The Axiom of Neighborliness: Let $(X, d)$ be a metric space and let $S \subset X$ be a finite set whose elements are classified by some function $f : S \to \left \{ 1, 2, \dots, m \right \}$. We say that $S$ satisfies the axiom of neighborliness if for every point $x \in S$, if $y$ is the closest point to $x$, then $f(x) = f(y)$. That is, $y$ shares the same class as $x$ if $y$ is the nearest neighbor to $x$.

For a more in-depth discussion of metrics, the reader should refer to this blog’s primer on the topic. For the purpose of this post and all foreseeable posts, $X$ will always be $\mathbb{R}^n$ for some $n$, while the metric $d$ will vary.

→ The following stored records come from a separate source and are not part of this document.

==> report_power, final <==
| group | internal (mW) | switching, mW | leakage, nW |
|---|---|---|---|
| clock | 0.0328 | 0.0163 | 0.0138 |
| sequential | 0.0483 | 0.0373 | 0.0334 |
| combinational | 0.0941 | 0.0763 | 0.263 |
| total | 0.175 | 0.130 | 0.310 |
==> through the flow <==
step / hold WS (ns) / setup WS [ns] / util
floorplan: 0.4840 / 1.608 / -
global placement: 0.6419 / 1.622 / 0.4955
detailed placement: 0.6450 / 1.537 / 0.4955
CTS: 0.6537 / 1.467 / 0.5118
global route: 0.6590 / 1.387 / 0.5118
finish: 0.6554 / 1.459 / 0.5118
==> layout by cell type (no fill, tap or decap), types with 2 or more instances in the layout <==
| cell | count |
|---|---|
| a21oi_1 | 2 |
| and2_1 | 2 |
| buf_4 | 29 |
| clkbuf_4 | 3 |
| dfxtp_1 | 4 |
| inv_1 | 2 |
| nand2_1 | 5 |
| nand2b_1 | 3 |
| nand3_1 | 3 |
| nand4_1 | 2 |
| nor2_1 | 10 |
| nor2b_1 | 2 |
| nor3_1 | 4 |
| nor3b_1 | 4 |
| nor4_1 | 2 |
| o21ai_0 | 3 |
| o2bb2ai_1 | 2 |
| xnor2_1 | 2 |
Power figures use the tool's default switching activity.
**config.mk**
```make
export PLATFORM = sky130hd
export DESIGN_NAME = bus_cycle_controller
export DESIGN_NICKNAME = d
export VERILOG_FILES = /design/src/rtl/bus_cycle_controller.sv
export SDC_FILE = /design/constraint.sdc
export NUM_CORES = 1
export LEC_CHECK = 0
export CORE_MARGIN = 2
export CORE_UTILIZATION = 35
export CTS_CLUSTER_DIAMETER = 80
export DETAILED_ROUTE_END_ITERATION = 8
export GPL_TIMING_DRIVEN = 0
export PLACE_DENSITY = 0.6
export SETUP_SLACK_MARGIN = 0.15
export SYNTH_ARGS = -nofsm -noshare
export SYNTH_HDL_FRONTEND = slang
export SYNTH_SLANG_ARGS = --single-unit
```
**constraint.sdc**
```tcl
create_clock -name CLK -period 1.95 [get_ports CLK]
set_clock_uncertainty 0.15 [all_clocks]
set_input_delay 0.195 -clock CLK [delete_from_list [all_inputs] [get_ports CLK]]
set_output_delay 0.195 -clock CLK [all_outputs]
set_load 0.1 [all_outputs]
```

This axiom is actually a very strong assumption which is certainly not true of every data set. In particular, it highly depends on the problem setup. Having the wrong kinds or the wrong number of features, doing an improper conversion, or using the wrong metric can all invalidate the assumption even if the problem inherently has the needed structure. Luckily, for real-world applications we only need the data to adhere to the axiom of neighborliness in approximation (indeed, in practice the axiom is only verifiable in approximation). Of course, what we mean by “approximation” also depends on the problem and the user’s tolerance for error. Such is the nature of applied mathematics.

Once we understand the axiom, the machine learning “algorithm” is essentially obvious. For training, store a number of data points whose classes are known and fix a metric. To determine the class of an unknown data point, simply use the most common class of its nearest neighbors. As one may vary (as a global parameter) the number of neighbors one considers, this method is intuitively called k-nearest-neighbors.

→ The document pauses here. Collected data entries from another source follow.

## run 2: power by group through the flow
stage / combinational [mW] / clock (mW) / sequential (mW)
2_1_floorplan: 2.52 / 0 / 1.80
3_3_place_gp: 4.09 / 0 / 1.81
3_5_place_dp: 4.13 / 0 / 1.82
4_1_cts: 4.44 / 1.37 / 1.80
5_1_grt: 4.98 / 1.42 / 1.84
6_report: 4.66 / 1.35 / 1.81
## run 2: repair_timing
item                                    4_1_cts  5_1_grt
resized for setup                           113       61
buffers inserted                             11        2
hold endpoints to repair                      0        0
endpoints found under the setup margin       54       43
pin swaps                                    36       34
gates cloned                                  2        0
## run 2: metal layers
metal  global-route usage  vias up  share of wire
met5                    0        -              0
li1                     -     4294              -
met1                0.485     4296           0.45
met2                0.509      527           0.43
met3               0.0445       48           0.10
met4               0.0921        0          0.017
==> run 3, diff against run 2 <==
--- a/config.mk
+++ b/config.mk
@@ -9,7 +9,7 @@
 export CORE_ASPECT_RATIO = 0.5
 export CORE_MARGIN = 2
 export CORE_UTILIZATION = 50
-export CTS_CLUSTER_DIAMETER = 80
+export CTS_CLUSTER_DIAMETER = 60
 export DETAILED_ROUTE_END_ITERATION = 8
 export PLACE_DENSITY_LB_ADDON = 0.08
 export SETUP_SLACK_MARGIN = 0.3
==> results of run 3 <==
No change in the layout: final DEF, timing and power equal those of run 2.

The Most Basic Way to Learn: Copy Your Neighbors

Let’s iron out the details with a program and test it on some dummy data. Let’s construct a set of points in $\mathbb{R}^2$ which manifestly satisfies the axiom of neighborliness. To do this, we’ll use Python’s random library to make a dataset sampled from two independent normal distributions.

import random

def gaussCluster(center, stdDev, count=50):
return [(random.gauss(center[0], stdDev),
random.gauss(center[1], stdDev)) for _ in range(count)]

def makeDummyData():
return gaussCluster((-4,0), 1) + gaussCluster((4,0), 1)

The first function simply returns a cluster of points drawn from the specified normal distribution. For simplicity we equalize the covariance of the two random variables. The second function simply combines two clusters into a data set.

To give the dummy data class “labels,” we’ll simply have a second list that we keep alongside the data. The index of a data point in the first list corresponds to the index of its class label in the second. There are likely more elegant ways to organize this, but it suffices for now.

Implementing a metric is similarly straightforward. For now, we’ll use the standard Euclidean metric. That is, we simply take the sum of the squared differences of the coordinates of the given two points.

import math

def euclideanDistance(x,y):
return math.sqrt(sum([(a-b)**2 for (a,b) in zip(x,y)]))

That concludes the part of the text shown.